Esta amistad entre el Creador y su criatura llega a su culmen en la Encarnación del Hijo de Dios, que nos ha enseñado a llamar a Dios Padre y «nos da a conocer todo lo que le ha enseñado el Padre y nos eleva a la categoría de amigos» (cf. Jn 15,15).
«Dichosa tú, que has creído…»
La fe de María es fascinante. La respuesta a la revelación de Dios a través del ángel es radical: «He aquí la esclava del Señor, hágase en mí según tu palabra» (Lc 2,38). La fe es el mayor don para cualquier criatura y su gran título. De ahí que Isabel mirando a María grite la primera bienaventuranza del Evangelio: «¡Dichosa Tú que has creído!» (Lc 1,45).
Es el mismo Jesús quien alaba, por encima de cualquier otra cualidad, la fe de su Madre. Basta recordar el muy significativo gesto de una mujer que, mezclada entre la multitud, escuchaba a Jesús. Su admiración y entusiasmo hacia el Señor la iban invadiendo. Llegó un momento en que no pudo contenerse y piropeó, a voz en grito: «Dichoso el vientre que te llevó y los pechos que te alimentaron». Jesús le contestó: «Dichosos más bien los que escuchan la Palabra de Dios y la ponen en práctica» (Lc 11,27-28). Con esta respuesta, no es que Jesús rechazase el elogio a su Madre; lo que hizo más bien, por encima de lo que puede resultar un rechazo a primera vista, fue elevarla a un plano superior, al plano de la fe.
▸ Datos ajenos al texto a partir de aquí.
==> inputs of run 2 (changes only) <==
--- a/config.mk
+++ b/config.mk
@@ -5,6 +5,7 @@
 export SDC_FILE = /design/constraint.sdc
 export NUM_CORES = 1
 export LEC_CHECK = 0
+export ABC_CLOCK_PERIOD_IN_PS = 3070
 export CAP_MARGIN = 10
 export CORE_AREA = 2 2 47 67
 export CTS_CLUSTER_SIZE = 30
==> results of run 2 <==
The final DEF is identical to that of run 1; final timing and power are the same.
`src/rtl/fourth_root_seq_pkg.sv`:
```
// Shared types and constants for the sequential fourth-root unit.
// Latency: n/a (declarations only).
// Backpressure: n/a.
package fourth_root_seq_pkg;

  // Controller states: waiting for operand, extracting bits, holding result
  typedef enum logic [1:0] {
    IDLE = 2'd0,
    ITER = 2'd1,
    DONE = 2'd2
  } state_t;

  // Default root width; the operand is four times as wide
  localparam int OUT_W_DEFAULT = 8;

  // Operand/remainder width for a given root width (r^4 needs 4x the bits)
  function automatic int in_width(input int out_w);
    return 4 * out_w;
  endfunction

endpackage

```
`src/rtl/fourth_root_seq_pow4_unit.sv`:
```
// Combinational fourth power: square, then square the square.
// Latency: 0 cycles (pure combinational).
// Backpressure: none; output follows input.
module pow4_unit #(
  parameter int W = 8
) (
  input  logic [W-1:0]   a,
  output logic [4*W-1:0] p
);

  logic [2*W-1:0] sq;

  // Operands are zero-extended first so each product is formed at full width
  always_comb begin
    sq = {{W{1'b0}}, a} * {{W{1'b0}}, a};
    p  = {{(2*W){1'b0}}, sq} * {{(2*W){1'b0}}, sq};
  end

endmodule

```
`src/rtl/fourth_root_seq.sv`:
```
// Bit-serial integer fourth root: root = floor(x^(1/4)), rem = x - root^4, exact flag.
// Latency: result valid OUT_W+1 cycles after acceptance; one op per OUT_W+2 cycles.
// Backpressure: valid/ready both sides; result held in DONE until out_ready, no overlap.
module fourth_root_seq
  import fourth_root_seq_pkg::*;
#(
  parameter int OUT_W = OUT_W_DEFAULT,
  parameter int IN_W  = in_width(OUT_W)
) (
  input  logic             clk,
  input  logic             rst,
  input  logic             in_valid,
  output logic             in_ready,
  input  logic [IN_W-1:0]  x,
  output logic             out_valid,
  input  logic             out_ready,
  output logic [OUT_W-1:0] root,
  output logic [IN_W-1:0]  rem,
  output logic             exact
);

  localparam int IDX_W = (OUT_W > 1) ? $clog2(OUT_W) : 1;
  localparam logic [IDX_W-1:0] IDX_TOP = IDX_W'(OUT_W - 1);

  state_t           state;
  state_t           state_nxt;

  logic [IN_W-1:0]  x_q;
  logic [OUT_W-1:0] acc_root;
  logic [IN_W-1:0]  acc_pow;
  logic [IDX_W-1:0] bit_idx;

  logic [OUT_W-1:0] trial_bit;
  logic [OUT_W-1:0] cand;
  logic [IN_W-1:0]  p;
  logic             take;
  logic [OUT_W-1:0] root_nxt;
  logic [IN_W-1:0]  pow_nxt;

  logic             last_bit;

  assign last_bit = (bit_idx == '0);

  // Trial candidate: current partial root with the bit under test set
  always_comb begin
    trial_bit          = '0;
    trial_bit[bit_idx] = 1'b1;
    cand               = acc_root | trial_bit;
  end

  pow4_unit #(
    .W (OUT_W)
  ) u_pow4 (
    .a (cand),
    .p (p)
  );

  // Keep the candidate bit only if its fourth power does not exceed the operand
  always_comb begin
    take     = (p <= x_q);
    root_nxt = take ? cand : acc_root;
    pow_nxt  = take ? p    : acc_pow;
  end

  // State register
  always_ff @(posedge clk) begin
    if (rst) begin
      state <= IDLE;
    end else begin
      state <= state_nxt;
    end
  end

  // Next-state logic
  always_comb begin
    state_nxt = state;
    case (state)
      IDLE:    if (in_valid)  state_nxt = ITER;
      ITER:    if (last_bit)  state_nxt = DONE;
      DONE:    if (out_ready) state_nxt = IDLE;
      default:                state_nxt = IDLE;
    endcase
  end

  // Handshake outputs are pure state decodes
  always_comb begin
    in_ready  = 1'b0;
    out_valid = 1'b0;
    case (state)
      IDLE:    in_ready  = 1'b1;
      DONE:    out_valid = 1'b1;
      default: ;
    endcase
  end

  // Datapath: operand capture, per-bit accumulation, result registers
  always_ff @(posedge clk) begin
    if (rst) begin
      x_q      <= '0;
      acc_root <= '0;
      acc_pow  <= '0;
      bit_idx  <= '0;
      root     <= '0;
      rem      <= '0;
      exact    <= 1'b0;
    end else begin
      case (state)
        IDLE: begin
          if (in_valid) begin
            x_q      <= x;
            acc_root <= '0;
            acc_pow  <= '0;
            bit_idx  <= IDX_TOP;
          end
        end
        ITER: begin
          acc_root <= root_nxt;
          acc_pow  <= pow_nxt;
          if (last_bit) begin
            // pow_nxt <= x_q always holds, so the subtraction cannot wrap
            root  <= root_nxt;
            rem   <= x_q - pow_nxt;
            exact <= (x_q == pow_nxt);
          end else begin
            bit_idx <= bit_idx - 1'b1;
          end
        end
        default: ;
      endcase
    end
  end

endmodule

```
`config.mk`:
```
export PLATFORM = sky130hd
export DESIGN_NAME = fourth_root_seq
export DESIGN_NICKNAME = d
export VERILOG_FILES = /design/src/rtl/fourth_root_seq_pkg.sv /design/src/rtl/fourth_root_seq_pow4_unit.sv /design/src/rtl/fourth_root_seq.sv
export SDC_FILE = /design/constraint.sdc
export NUM_CORES = 1
export LEC_CHECK = 0
export CORE_AREA = 3 3 238 170
export CTS_BUF_LIST = sky130_fd_sc_hd__clkbuf_8
export DETAILED_ROUTE_END_ITERATION = 6
export DIE_AREA = 0 0 241 173
export HOLD_SLACK_MARGIN = 0.08
export PLACE_DENSITY = 0.6
export SLEW_MARGIN = 20
export SYNTH_ARGS = -nofsm -noshare
export SYNTH_HDL_FRONTEND = slang
export SYNTH_SLANG_ARGS = --single-unit
export TNS_END_PERCENT = 1
```
`constraint.sdc`:
```
create_clock -name clk -period 14.1 [get_ports clk]
set_input_delay 1.41 -clock clk [delete_from_list [all_inputs] [get_ports clk]]
set_output_delay 1.41 -clock clk [all_outputs]
set_load 0.02 [all_outputs]
```
==> summary.md <==
| Metric | Value |
|---|---|
| Pins Over Slew Limit | `0` |
| Max transition margin | `0.3051` |
| TritonCTS clock tree | `yes` |
| Initial antenna violation count | `1` |
| Maximum vdd drop | `97.03 uV` |
| Hold Crit Start | `rem[19]$_SDFFE_PP0P_` |
| Simple-gate share of the synthesized area | `0.1562` |
| RR Startpoint | `bit_idx[0]$_SDFFE_PP0P_` |
| Reg-to-Reg End | `rem[30]$_SDFFE_PP0P_` |
| First-pass GRT wire length | `67.31 mm` |
| Drt wl/cell | `16.87 um` |
| Compound-Gate Fraction of Synth Area | `0.1449` |
| Core Rows | `60` |
| Maximum clock path buffer count | `2` |
| Worst r2r path cells | `61` |
| Top cell type by total area after synthesis | `fa_1` |
| Ys async rst share | `0` |
| Total CTS buffers | `17` |
| Most instantiated library cell after synthesis | `inv_1` |
| Netlist Area Pre-Place | `14,830 um2` |
| Layout cells sized above 1 | `0.1700` |
| WP data required | `14.45 ns` |
| Power Total | `2549 uW` |
| Nets@finish | `2,387` |
| Largest family of logic cells by synthesized area | `adder cells` |
| Die area | `41,690 um2` |
| Layout area overhead | `24.41%` |
| Clock latency on the worst-skew pair | `0.46 ns` |
| Initial Utilization | `0.3873` |
| Post-synth EDFFs | `0` |
| CP Max Fanout | `8` |
| Finished Cell Area | `18,450 um2` |
| Global-route usage over all layers | `0.2002` |
| Reg2reg setup slack | `0.34 ns` |
| Crit-path slowest cell | `or4b_4` |
| RD Place Congestion | `0.9376` |
| Sequential element share of the synthesized area | `0.1593` |
| DRT Pass-1 Iters | `5` |
| Cells after Synth | `1,788` |
| Via density | `5.193` |
| Post-synthesis xor/xnor area fraction | `0.04430` |
| RSZ-0062 raised after global routing | `yes` |
| Root Buffer | `clkbuf_8` |
| Setup CP Type | `reg -> reg` |
| WHS Path Cells | `2` |
| Yosys top cell area share | `0.2228` |
| YS warnings | `0` |
| Post-synthesis adder-cell area fraction | `0.3857` |
| Final TNS setup | `0 ns` |
| Startpoint types | `flop` |
| Avg Inst Size Synth | `8.292 um2` |
| Placed Area | `16,990 um2` |
| Largest net degree at the start of global routing | `76` |
| I/O Buffers | `78` |
| Std-Cell Core Area | `38,290 um2` |
| Status | `finished, final reports clean` |
| Reg clk slew, reported paths | `0.07 ns` |
| Post-Route Skew | `0.01404 ns` |
| Max Freq | `0.07268 GHz` |
| Max incr delay on CP | `0.55 ns` |
| Critical path capture point type | `flop` |
| Vias in the first global route | `12,770` |
| Proportion of synthesized area in mux cells | `0.02211` |
| Post-synth top flop | `dfxtp_1` |
| Leakage | `0.008777 uW` |
| Worst-margin pin slew | `1.042 ns` |
| Setup-failing EPs final | `0` |
| PwrDens | `138.2 nW/um2` |
| Die W | `241 um` |
| IO Count | `79` |
| Max cap viols | `0` |
| Post-route minimum period | `13.76 ns` |
| Depth of the CTS H-tree | `4` |
| Cell variety after synth | `76` |
| Critical path arrival | `14.11 ns` |
| Most used cell, CP | `fa_1` |
| DIE HEIGHT | `173 um` |
| Area contributors post-synth | `fa_1, ha_1, dfxtp_1` |
| Drt initial violations | `933` |
| Final Hold Fails | `0` |
| Hpwl dp | `33.90 mm` |
| Clk sinks | `118` |
| Via count | `13,000` |
| #FFs+latches synth | `118` |
| DRC Markers | `0` |
| Drt total wl | `42.23 mm` |
| Cts-stage hold buffer count | `0` |
| Final Cycle Share | `0.9758` |
| HP Class | `reg -> reg` |
| Most common library cells after synthesis | `inv_1, nand2_1, ha_1` |
| Antenna Violating Nets Remaining | `0` |
| Worst hold endpoint | `rem[19]$_SDFFE_PP0P_` |
| Mapped Nets | `2,182` |
| Total grt overflow | `0` |
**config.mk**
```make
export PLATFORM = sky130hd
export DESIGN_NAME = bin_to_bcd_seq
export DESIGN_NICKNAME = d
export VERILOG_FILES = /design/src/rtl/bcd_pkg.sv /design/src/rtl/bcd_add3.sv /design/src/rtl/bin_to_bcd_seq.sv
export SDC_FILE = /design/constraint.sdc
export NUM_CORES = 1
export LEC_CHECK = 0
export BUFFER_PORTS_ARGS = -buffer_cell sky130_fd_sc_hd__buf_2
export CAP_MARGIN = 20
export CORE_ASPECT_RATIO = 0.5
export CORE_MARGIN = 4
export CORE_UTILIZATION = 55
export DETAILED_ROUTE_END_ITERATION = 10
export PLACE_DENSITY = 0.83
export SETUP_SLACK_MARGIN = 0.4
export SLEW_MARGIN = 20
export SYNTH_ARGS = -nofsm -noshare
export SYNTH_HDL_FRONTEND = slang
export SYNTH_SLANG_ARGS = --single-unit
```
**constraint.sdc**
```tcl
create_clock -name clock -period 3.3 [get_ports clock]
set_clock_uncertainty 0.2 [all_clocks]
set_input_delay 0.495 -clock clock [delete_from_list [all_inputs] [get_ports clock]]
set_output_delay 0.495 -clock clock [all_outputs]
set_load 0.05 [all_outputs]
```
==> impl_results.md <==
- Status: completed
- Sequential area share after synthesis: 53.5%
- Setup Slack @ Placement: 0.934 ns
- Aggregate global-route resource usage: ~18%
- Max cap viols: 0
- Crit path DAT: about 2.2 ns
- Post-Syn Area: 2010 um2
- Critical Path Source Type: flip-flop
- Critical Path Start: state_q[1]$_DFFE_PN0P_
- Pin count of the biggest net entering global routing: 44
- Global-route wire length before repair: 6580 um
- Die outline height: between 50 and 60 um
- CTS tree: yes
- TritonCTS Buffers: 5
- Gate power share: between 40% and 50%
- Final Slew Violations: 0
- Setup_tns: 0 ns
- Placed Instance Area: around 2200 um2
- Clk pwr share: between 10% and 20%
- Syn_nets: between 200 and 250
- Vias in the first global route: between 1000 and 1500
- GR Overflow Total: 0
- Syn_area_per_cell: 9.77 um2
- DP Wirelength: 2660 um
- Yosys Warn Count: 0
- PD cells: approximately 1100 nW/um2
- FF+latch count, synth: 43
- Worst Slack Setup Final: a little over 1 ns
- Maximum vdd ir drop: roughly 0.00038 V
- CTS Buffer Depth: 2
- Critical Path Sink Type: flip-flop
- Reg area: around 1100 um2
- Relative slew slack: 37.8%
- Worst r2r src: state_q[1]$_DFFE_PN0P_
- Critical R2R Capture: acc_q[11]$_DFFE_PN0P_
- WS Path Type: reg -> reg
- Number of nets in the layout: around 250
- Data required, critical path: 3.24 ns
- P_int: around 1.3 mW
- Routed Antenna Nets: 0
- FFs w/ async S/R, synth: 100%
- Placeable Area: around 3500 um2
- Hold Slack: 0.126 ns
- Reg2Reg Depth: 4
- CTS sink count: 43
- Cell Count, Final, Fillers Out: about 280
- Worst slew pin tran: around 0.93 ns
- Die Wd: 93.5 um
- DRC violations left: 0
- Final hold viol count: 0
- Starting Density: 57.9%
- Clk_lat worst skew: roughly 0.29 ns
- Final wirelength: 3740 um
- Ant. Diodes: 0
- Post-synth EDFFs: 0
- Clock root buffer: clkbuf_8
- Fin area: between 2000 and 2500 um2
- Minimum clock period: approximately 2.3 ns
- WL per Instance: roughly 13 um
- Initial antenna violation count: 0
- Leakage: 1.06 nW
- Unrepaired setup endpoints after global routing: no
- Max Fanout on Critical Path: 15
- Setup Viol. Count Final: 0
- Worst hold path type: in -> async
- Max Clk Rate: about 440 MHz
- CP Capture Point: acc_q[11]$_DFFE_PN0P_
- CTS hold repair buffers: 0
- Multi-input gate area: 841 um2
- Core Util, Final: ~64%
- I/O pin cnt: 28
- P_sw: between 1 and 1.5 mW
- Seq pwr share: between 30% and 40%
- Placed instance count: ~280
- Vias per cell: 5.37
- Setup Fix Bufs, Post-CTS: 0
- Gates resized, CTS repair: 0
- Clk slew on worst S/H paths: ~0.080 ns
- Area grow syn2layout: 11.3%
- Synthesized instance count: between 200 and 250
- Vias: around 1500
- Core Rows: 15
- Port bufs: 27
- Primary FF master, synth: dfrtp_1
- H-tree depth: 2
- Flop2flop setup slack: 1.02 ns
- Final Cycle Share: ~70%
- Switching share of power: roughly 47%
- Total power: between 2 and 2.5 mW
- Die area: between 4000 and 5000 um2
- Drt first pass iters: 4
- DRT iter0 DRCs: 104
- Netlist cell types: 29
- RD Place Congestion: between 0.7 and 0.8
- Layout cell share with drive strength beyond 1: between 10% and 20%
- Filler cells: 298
File: src/rtl/hyperram_rd_capture.sv
// HyperRAM read-path DDR capture: pairs rising/falling DQ bytes into words,
// counts them against a burst length and buffers them in a show-ahead FIFO.
module hyperram_rd_capture #(
  parameter int DEPTH   = 8,
  parameter int TIMEOUT = 32
) (
  input  logic        CLK,
  input  logic        RST,
  input  logic [7:0]  DQ,
  input  logic        RWDS,
  input  logic        START,
  input  logic [7:0]  LEN,
  input  logic        RD_EN,
  output logic [15:0] DOUT,
  output logic        DVALID,
  output logic        BUSY,
  output logic        DONE,
  output logic        TOUT_ERR,
  output logic        OVERFLOW
);

  localparam int AW = $clog2(DEPTH);

  typedef enum logic [1:0] {
    IDLE,
    WAIT,
    RECV
  } state_t;

  state_t      state;
  logic [7:0]  rb;
  logic        rs;
  logic [7:0]  fb;
  logic        fs;
  logic [7:0]  a_hi;
  logic [7:0]  a_lo;
  logic        a_rs;
  logic        a_fs;
  logic [7:0]  len;
  logic [7:0]  cnt;
  logic [7:0]  tcnt;
  logic [7:0]  tnext;
  logic        busy;
  logic        done;
  logic        tout;
  logic        ovf;

  logic [15:0] mem [DEPTH];
  logic [AW-1:0] wp;
  logic [AW-1:0] rp;
  logic [AW:0]   occ;

  logic word_ok;
  logic acc;
  logic full;
  logic empty;
  logic push;
  logic pop;

  always_ff @(posedge CLK) begin
    if (RST) begin
      rb   <= '0;
      rs   <= 1'b0;
      a_hi <= '0;
      a_lo <= '0;
      a_rs <= 1'b0;
      a_fs <= 1'b0;
    end else begin
      rb   <= DQ;
      rs   <= RWDS;
      a_hi <= rb;
      a_lo <= fb;
      a_rs <= rs;
      a_fs <= fs;
    end
  end

  always_ff @(negedge CLK) begin
    if (RST) begin
      fb <= '0;
      fs <= 1'b0;
    end else begin
      fb <= DQ;
      fs <= RWDS;
    end
  end

  assign word_ok = a_rs & ~a_fs;
  assign acc     = word_ok & (state != IDLE);
  assign empty   = (occ == '0);
  assign full    = (occ == (AW+1)'(DEPTH));
  // A full FIFO still takes the word when the head is popped the same edge.
  assign push    = acc & (~full | RD_EN);
  assign pop     = RD_EN & ~empty;
  assign tnext   = (tcnt == 8'hFF) ? tcnt : tcnt + 8'd1;

  always_ff @(posedge CLK) begin
    if (push) mem[wp] <= {a_hi, a_lo};
  end

  always_ff @(posedge CLK) begin
    if (RST) begin
      wp  <= '0;
      rp  <= '0;
      occ <= '0;
    end else begin
      if (push) wp <= wp + 1'b1;
      if (pop)  rp <= rp + 1'b1;
      unique case ({push, pop})
        2'b10:   occ <= occ + 1'b1;
        2'b01:   occ <= occ - 1'b1;
        default: occ <= occ;
      endcase
    end
  end

  always_ff @(posedge CLK) begin
    if (RST) begin
      state <= IDLE;
      len   <= '0;
      cnt   <= '0;
      tcnt  <= '0;
      busy  <= 1'b0;
      done  <= 1'b0;
      tout  <= 1'b0;
      ovf   <= 1'b0;
    end else begin
      done <= 1'b0;
      tout <= 1'b0;
      if (acc && full && !RD_EN) ovf <= 1'b1;
      unique case (state)
        IDLE: begin
          if (START) begin
            if (LEN == 8'd0) begin
              done <= 1'b1;
            end else begin
              state <= WAIT;
              len   <= LEN;
              cnt   <= '0;
              tcnt  <= '0;
              busy  <= 1'b1;
              ovf   <= 1'b0;
            end
          end
        end
        WAIT, RECV: begin
          if (acc) begin
            cnt   <= cnt + 8'd1;
            tcnt  <= '0;
            state <= RECV;
            if (cnt + 8'd1 == len) begin
              done  <= 1'b1;
              state <= IDLE;
              busy  <= 1'b0;
            end
          end else begin
            tcnt <= tnext;
            if (tnext == 8'(TIMEOUT)) begin
              tout  <= 1'b1;
              state <= IDLE;
              busy  <= 1'b0;
            end
          end
        end
        default: state <= IDLE;
      endcase
    end
  end

  assign DOUT     = empty ? 16'h0000 : mem[rp];
  assign DVALID   = ~empty;
  assign BUSY     = busy;
  assign DONE     = done;
  assign TOUT_ERR = tout;
  assign OVERFLOW = ovf;

endmodule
Dice San Agustín que «María concibió a su Hijo antes en su corazón que en su vientre»; es decir, que María concibió primero a su Hijo en su corazón por su fe y docilidad a la Palabra de Dios. Y añade, el santo, esta sorprendente afirmación: «María es más grande por su fe que por su maternidad divina». Sin duda, estas palabras representan un extraordinario elogio de la profunda obediencia a Dios por parte de María. Su «sí» a Dios es modelo de fe para todos los discípulos de su Hijo. Ella, nos ayuda a «engendrar en nosotros a Cristo por la fe», fruto de la gracia de Dios. Y podemos invocar a María como «Madre de los creyentes».